**Aim of the task**
Below are the records; collect from them each line containing the string "fields".
-- Source information follows --
$ cat config.mk
export PLATFORM = sky130hd
export DESIGN_NAME = burst_and_gate_controller
export DESIGN_NICKNAME = d
export VERILOG_FILES = /design/src/bg_pkg.sv /design/src/burst_and_gate_controller.sv /design/src/burst_mode_key_gen_divider.sv
export SDC_FILE = /design/constraint.sdc
export NUM_CORES = 1
export LEC_CHECK = 0
export BUFFER_PORTS_ARGS = -buffer_cell sky130_fd_sc_hd__buf_2
export CAP_MARGIN = 25
export CORE_MARGIN = 2
export CORE_UTILIZATION = 45
export DETAILED_ROUTE_END_ITERATION = 6
export GPL_TIMING_DRIVEN = 0
export HOLD_SLACK_MARGIN = 0.06
export PLACE_DENSITY = 0.66
export SLEW_MARGIN = 20
export SYNTH_ARGS = -nofsm -noshare
export SYNTH_HDL_FRONTEND = slang
export SYNTH_HIERARCHICAL = 1
export SYNTH_SLANG_ARGS = --single-unit
$ cat constraint.sdc
create_clock -name i_clk_sys -period 11.5 [get_ports i_clk_sys]
set_input_delay 0.575 -clock i_clk_sys [delete_from_list [all_inputs] [get_ports i_clk_sys]]
set_output_delay 0.575 -clock i_clk_sys [all_outputs]
set_load 0.01 [all_outputs]
$ cat src/bg_pkg.sv
// Constants, register map and types for the burst and gate controller
package bg_pkg;
   // Clock and timing
   localparam int unsigned CLK_HZ          = 50_000_000;
   localparam int unsigned TICK_NS         = 10_000;
   localparam int unsigned TICK_CYCLES     = (TICK_NS * (CLK_HZ / 1_000_000)) / 1000;
   localparam int unsigned TICK_W          = 9;
   localparam int unsigned PERIOD_STEP_US  = 20;
   localparam int unsigned MIN_PERIOD_US   = 20;
   localparam int unsigned MAX_PERIOD_US   = 200_000_000;
   localparam int unsigned STEP_W          = 24;

   // Avalon-MM register map, byte addresses
   localparam int unsigned ADDR_W          = 5;
   localparam logic [4:0]  OFS_CTRL        = 5'h00;
   localparam logic [4:0]  OFS_COUNT       = 5'h04;
   localparam logic [4:0]  OFS_PERIOD      = 5'h08;
   localparam logic [4:0]  OFS_KEYS        = 5'h0c;
   localparam logic [4:0]  OFS_STATUS      = 5'h10;

   // Control fields
   localparam int unsigned CTL_BURST_EN    = 0;
   localparam int unsigned CTL_GATE_EN     = 1;
   localparam int unsigned CTL_BSRC_LO     = 2;
   localparam int unsigned CTL_GSRC_LO     = 4;
   localparam int unsigned CTL_HALF        = 6;
   localparam int unsigned CTL_LOW_FREQUENCY_AUX_MODE    = 7;
   localparam int unsigned CTL_FSK_INTERNAL_TRIGGER_GENERATOR    = 8;
   localparam int unsigned CTL_AM_INTERNAL_TRIGGER_GENERATOR     = 9;
   localparam int unsigned CTL_SINE_TRI    = 10;
   localparam int unsigned CTL_ABOVE_30K   = 11;
   localparam int unsigned CTL_W           = 12;

   // Key register fields, write-one pulses
   localparam int unsigned KEY_BURST       = 0;
   localparam int unsigned KEY_GATE        = 1;
   localparam int unsigned KEY_SYNC        = 2;

   // Status fields
   localparam int unsigned ST_ARMED        = 0;
   localparam int unsigned ST_RUN          = 1;
   localparam int unsigned ST_GATE_OPEN    = 2;
   localparam int unsigned ST_INTERNAL_TRIGGER_GENERATOR         = 3;
   localparam int unsigned ST_USE_G        = 4;
   localparam int unsigned ST_USE_F        = 5;
   localparam int unsigned ST_USE_A        = 6;
   localparam int unsigned ST_USE_T        = 7;
   localparam int unsigned ST_FREE         = 8;
   localparam int unsigned ST_MAN_GATE     = 9;
   localparam int unsigned ST_PHASE_OK     = 10;

   // Burst count, and the reset value of the period
   localparam int unsigned CNT_W           = 10;
   localparam logic [9:0]  CNT_RESET       = 10'h001;
   localparam logic [31:0] PERIOD_RESET_US = 32'h0000_03e8;

   typedef enum logic [1:0] {SRC_EXT, SRC_MANUAL, SRC_INTERNAL_TRIGGER_GENERATOR, SRC_SPARE} src_t;
   typedef enum logic [1:0] {B_IDLE, B_ARMED, B_RUN} burst_state_t;

   // Requested period in us, rounded up to the step and clamped to range
   function automatic logic [STEP_W-1:0] period_to_steps(input logic [31:0] us);
      logic [31:0] c;
      begin
         c = us;
         if (c < MIN_PERIOD_US)
            c = MIN_PERIOD_US;
         if (c > MAX_PERIOD_US)
            c = MAX_PERIOD_US;
         c = (c + (PERIOD_STEP_US - 1)) / PERIOD_STEP_US;
         period_to_steps = c[STEP_W-1:0];
      end
   endfunction
endpackage

$ cat src/burst_and_gate_controller.sv
// Burst and gate controller for the main waveform with Avalon-MM registers
//
// The implementer's own choices: the Avalon-MM register port and the placing of the registers.
`timescale 1ns/1ps
`default_nettype none
module burst_and_gate_controller
(
   input  wire logic                      i_clk_sys,
   input  wire logic                      i_rst,
   input  wire logic [bg_pkg::ADDR_W-1:0] i_avs_address,
   input  wire logic                      i_avs_read,
   input  wire logic                      i_avs_write,
   input  wire logic [31:0]               i_avs_writedata,
   input  wire logic [3:0]                i_avs_byteenable,
   output var  logic [31:0]               o_avs_readdata,
   output var  logic                      o_avs_waitrequest,
   input  wire logic                      i_external_trigger_input,
   input  wire logic                      i_manual_sync_key,
   input  wire logic                      i_burst_mode_key,
   input  wire logic                      i_gate_key,
   input  wire logic                      i_aux_square,
   output var  logic                      o_main_run,
   output var  logic                      o_trigger_sweep_output,
   output var  logic                      o_burst_active,
   output var  logic                      o_phase_adjust_en
);
   import bg_pkg::*;

   localparam int unsigned NSYNC = 5;
   localparam int unsigned P_EXT = 0;
   localparam int unsigned P_SYNC = 1;
   localparam int unsigned P_BKEY = 2;
   localparam int unsigned P_GKEY = 3;
   localparam int unsigned P_AUX = 4;

   logic [CTL_W-1:0]  ctrl_q;
   logic [CNT_W-1:0]  count_q;
   logic [CNT_W-1:0]  remain_q;
   logic [STEP_W-1:0] steps_q;
   logic [31:0]       period_q;
   logic [2:0]        sync_q [NSYNC];
   logic [NSYNC-1:0]  level_q;
   logic [NSYNC-1:0]  rise_d;
   logic [NSYNC-1:0]  fall_d;
   logic              internal_trigger_generator_sq;
   logic              internal_trigger_generator_q;
   logic              internal_trigger_generator_rise_d;
   logic              burst_en_q;
   logic              gate_en_q;
   logic              man_gate_q;
   logic              wr_d;
   logic              rd_d;
   logic              key_burst_d;
   logic              key_gate_d;
   logic              man_ev_d;
   logic              burst_mode_key_d;
   logic              gate_cond_d;
   logic              edge_d;
   logic              half_mode;
   logic [31:0]       status_d;
   src_t              bsrc;
   src_t              gsrc;
   burst_state_t      state_q;

   assign bsrc      = src_t'(ctrl_q[CTL_BSRC_LO +: 2]);
   assign gsrc      = src_t'(ctrl_q[CTL_GSRC_LO +: 2]);
   assign half_mode = ctrl_q[CTL_HALF];

   // Bus strobes: a request is taken on the edge where waitrequest is low
   assign wr_d = i_avs_write && !o_avs_waitrequest;
   assign rd_d = i_avs_read && !o_avs_waitrequest;

   // Pin synchronisers, three stages; a level counts when stages two and three agree
   always_ff @(posedge i_clk_sys or posedge i_rst)
   begin
      if (i_rst)
      begin
         for (int i = 0; i < NSYNC; i++)
            sync_q[i] <= 3'h0;
         level_q <= '0;
      end
      else
      begin
         for (int i = 0; i < NSYNC; i++)
         begin
            sync_q[i] <= {sync_q[i][1:0], 1'b0};
            if (sync_q[i][1] == sync_q[i][2])
               level_q[i] <= sync_q[i][2];
         end
         sync_q[P_EXT][0]  <= i_external_trigger_input;
         sync_q[P_SYNC][0] <= i_manual_sync_key;
         sync_q[P_BKEY][0] <= i_burst_mode_key;
         sync_q[P_GKEY][0] <= i_gate_key;
         sync_q[P_AUX][0]  <= i_aux_square;
      end
   end

   always_comb
   begin
      for (int i = 0; i < NSYNC; i++)
      begin
         rise_d[i] = (sync_q[i][1] == sync_q[i][2]) && sync_q[i][2] && !level_q[i];
         fall_d[i] = (sync_q[i][1] == sync_q[i][2]) && !sync_q[i][2] && level_q[i];
      end
   end

   // Key presses from the panel or from a remote write
   assign key_burst_d = rise_d[P_BKEY] || (wr_d && i_avs_address == OFS_KEYS
                        && i_avs_byteenable[0] && i_avs_writedata[KEY_BURST]);
   assign key_gate_d  = rise_d[P_GKEY] || (wr_d && i_avs_address == OFS_KEYS
                        && i_avs_byteenable[0] && i_avs_writedata[KEY_GATE]);
   assign man_ev_d    = rise_d[P_SYNC] || (wr_d && i_avs_address == OFS_KEYS
                        && i_avs_byteenable[0] && i_avs_writedata[KEY_SYNC]);

   // Register writes
   always_ff @(posedge i_clk_sys or posedge i_rst)
   begin
      if (i_rst)
      begin
         ctrl_q   <= '0;
         count_q  <= CNT_RESET;
         period_q <= PERIOD_RESET_US;
      end
      else if (wr_d)
      begin
         case (i_avs_address)
            OFS_CTRL:
            begin
               if (i_avs_byteenable[0])
                  ctrl_q[7:2] <= i_avs_writedata[7:2];
               if (i_avs_byteenable[1])
                  ctrl_q[CTL_W-1:8] <= i_avs_writedata[CTL_W-1:8];
            end
            OFS_COUNT:
            begin
               if (i_avs_byteenable[0])
                  count_q[7:0] <= i_avs_writedata[7:0];
               if (i_avs_byteenable[1])
                  count_q[CNT_W-1:8] <= i_avs_writedata[CNT_W-1:8];
            end
            OFS_PERIOD:
            begin
               for (int b = 0; b < 4; b++)
                  if (i_avs_byteenable[b])
                     period_q[8*b +: 8] <= i_avs_writedata[8*b +: 8];
            end
            default:
               ;
         endcase
      end
   end

   // Rounded-up period in 10 us half-period steps
   always_ff @(posedge i_clk_sys or posedge i_rst)
   begin
      if (i_rst)
         steps_q <= period_to_steps(PERIOD_RESET_US);
      else
         steps_q <= period_to_steps(period_q);
   end

   burst_mode_key_gen_divider u_internal_trigger_generator (
      .i_clk_sys (i_clk_sys),
      .i_rst     (i_rst),
      .i_steps   (steps_q),
      .o_square  (internal_trigger_generator_sq)
   );

   always_ff @(posedge i_clk_sys or posedge i_rst)
   begin
      if (i_rst)
         internal_trigger_generator_q <= 1'b0;
      else
         internal_trigger_generator_q <= internal_trigger_generator_sq;
   end

   assign internal_trigger_generator_rise_d = internal_trigger_generator_sq && !internal_trigger_generator_q;

   // Mode toggles; a software write of the enable bits also sets them
   always_ff @(posedge i_clk_sys or posedge i_rst)
   begin
      if (i_rst)
      begin
         burst_en_q <= 1'b0;
         gate_en_q  <= 1'b0;
      end
      else
      begin
         if (key_burst_d)
            burst_en_q <= ~burst_en_q;
         else if (wr_d && i_avs_address == OFS_CTRL && i_avs_byteenable[0])
            burst_en_q <= i_avs_writedata[CTL_BURST_EN];
         if (key_gate_d)
            gate_en_q <= ~gate_en_q;
         else if (wr_d && i_avs_address == OFS_CTRL && i_avs_byteenable[0])
            gate_en_q <= i_avs_writedata[CTL_GATE_EN];
      end
   end

   // Manual gate state
   always_ff @(posedge i_clk_sys or posedge i_rst)
   begin
      if (i_rst)
         man_gate_q <= 1'b0;
      else if (man_ev_d && gsrc == SRC_MANUAL)
         man_gate_q <= ~man_gate_q;
   end

   // Trigger selection
   always_comb
   begin
      case (bsrc)
         SRC_EXT:    burst_mode_key_d = rise_d[P_EXT];
         SRC_MANUAL: burst_mode_key_d = man_ev_d;
         SRC_INTERNAL_TRIGGER_GENERATOR:   burst_mode_key_d = internal_trigger_generator_rise_d;
         default:    burst_mode_key_d = 1'b0;
      endcase
   end

   // Gate condition
   always_comb
   begin
      case (gsrc)
         SRC_EXT:    gate_cond_d = level_q[P_EXT];
         SRC_MANUAL: gate_cond_d = man_gate_q;
         SRC_INTERNAL_TRIGGER_GENERATOR:   gate_cond_d = internal_trigger_generator_sq;
         default:    gate_cond_d = 1'b0;
      endcase
   end

   // Counted edges of the aux square: rises, plus falls in half-cycle mode
   assign edge_d = rise_d[P_AUX] || (half_mode && fall_d[P_AUX]);

   // Burst sequencer
   always_ff @(posedge i_clk_sys or posedge i_rst)
   begin
      if (i_rst)
      begin
         state_q  <= B_IDLE;
         remain_q <= '0;
      end
      else
      begin
         case (state_q)
            B_IDLE:
            begin
               if (burst_en_q && burst_mode_key_d && count_q != '0)
               begin
                  state_q  <= B_ARMED;
                  remain_q <= count_q;
               end
            end
            B_ARMED:
            begin
               if (!burst_en_q)
                  state_q <= B_IDLE;
               else if (rise_d[P_AUX])
                  state_q <= B_RUN;
            end
            B_RUN:
            begin
               if (!burst_en_q)
                  state_q <= B_IDLE;
               else if (edge_d)
               begin
                  if (remain_q == CNT_W'(1))
                     state_q <= B_IDLE;
                  remain_q <= remain_q - CNT_W'(1);
               end
            end
            default:
               state_q <= B_IDLE;
         endcase
      end
   end

   // Outputs
   always_ff @(posedge i_clk_sys or posedge i_rst)
   begin
      if (i_rst)
      begin
         o_main_run             <= 1'b1;
         o_burst_active         <= 1'b0;
         o_trigger_sweep_output <= 1'b0;
         o_phase_adjust_en      <= 1'b1;
      end
      else
      begin
         o_main_run <= (!burst_en_q && !gate_en_q)
                       || (burst_en_q && state_q == B_RUN)
                       || (gate_en_q && gate_cond_d);
         o_burst_active         <= state_q != B_IDLE;
         o_trigger_sweep_output <= internal_trigger_generator_sq;
         o_phase_adjust_en      <= !(ctrl_q[CTL_SINE_TRI] && ctrl_q[CTL_ABOVE_30K])
                                   || ctrl_q[CTL_LOW_FREQUENCY_AUX_MODE];
      end
   end

   // Status word
   always_comb
   begin
      status_d               = '0;
      status_d[ST_ARMED]     = state_q == B_ARMED;
      status_d[ST_RUN]       = state_q == B_RUN;
      status_d[ST_GATE_OPEN] = gate_en_q && gate_cond_d;
      status_d[ST_INTERNAL_TRIGGER_GENERATOR]      = internal_trigger_generator_sq;
      status_d[ST_USE_G]     = gsrc == SRC_INTERNAL_TRIGGER_GENERATOR;
      status_d[ST_USE_F]     = ctrl_q[CTL_FSK_INTERNAL_TRIGGER_GENERATOR];
      status_d[ST_USE_A]     = ctrl_q[CTL_AM_INTERNAL_TRIGGER_GENERATOR];
      status_d[ST_USE_T]     = bsrc == SRC_INTERNAL_TRIGGER_GENERATOR;
      status_d[ST_FREE]      = !(gsrc == SRC_INTERNAL_TRIGGER_GENERATOR || ctrl_q[CTL_FSK_INTERNAL_TRIGGER_GENERATOR]
                                 || ctrl_q[CTL_AM_INTERNAL_TRIGGER_GENERATOR] || bsrc == SRC_INTERNAL_TRIGGER_GENERATOR);
      status_d[ST_MAN_GATE]  = man_gate_q;
      status_d[ST_PHASE_OK]  = o_phase_adjust_en;
   end

   // Avalon slave: one wait cycle, then waitrequest low for one cycle
   always_ff @(posedge i_clk_sys or posedge i_rst)
   begin
      if (i_rst)
      begin
         o_avs_waitrequest <= 1'b1;
         o_avs_readdata    <= '0;
      end
      else if (o_avs_waitrequest && (i_avs_read || i_avs_write))
      begin
         o_avs_waitrequest <= 1'b0;
         case (i_avs_address)
            OFS_CTRL:
               o_avs_readdata <= {20'h0_0000, ctrl_q[CTL_W-1:2], gate_en_q, burst_en_q};
            OFS_COUNT:  o_avs_readdata <= {22'h00_0000, count_q};
            OFS_PERIOD: o_avs_readdata <= period_q;
            OFS_STATUS: o_avs_readdata <= status_d;
            default:    o_avs_readdata <= 32'h0000_0000;
         endcase
      end
      else
         o_avs_waitrequest <= 1'b1;
   end
endmodule
`default_nettype wire

$ cat src/burst_mode_key_gen_divider.sv
// Internal trigger generator: divides the system clock into a 1:1 square wave
`timescale 1ns/1ps
`default_nettype none
module burst_mode_key_gen_divider
(
   input  wire logic                      i_clk_sys,
   input  wire logic                      i_rst,
   input  wire logic [bg_pkg::STEP_W-1:0] i_steps,
   output var  logic                      o_square
);
   import bg_pkg::*;

   logic [TICK_W-1:0] tick_q;
   logic [STEP_W-1:0] half_q;
   logic              tick_d;

   assign tick_d = (tick_q == TICK_W'(TICK_CYCLES - 1));

   // 10 us time base
   always_ff @(posedge i_clk_sys or posedge i_rst)
   begin
      if (i_rst)
         tick_q <= '0;
      else if (tick_d)
         tick_q <= '0;
      else
         tick_q <= tick_q + TICK_W'(1);
   end

   // Each half period lasts i_steps steps, 10 us each; high and low are equal
   always_ff @(posedge i_clk_sys or posedge i_rst)
   begin
      if (i_rst)
      begin
         half_q   <= '0;
         o_square <= 1'b0;
      end
      else if (tick_d)
      begin
         if (half_q >= i_steps - STEP_W'(1))
         begin
            half_q   <= '0;
            o_square <= ~o_square;
         end
         else
            half_q <= half_q + STEP_W'(1);
      end
   end
endmodule
`default_nettype wire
-- Source information concluded --
**Response area**
   // Control fields
   // Key register fields, write-one pulses
   // Status fields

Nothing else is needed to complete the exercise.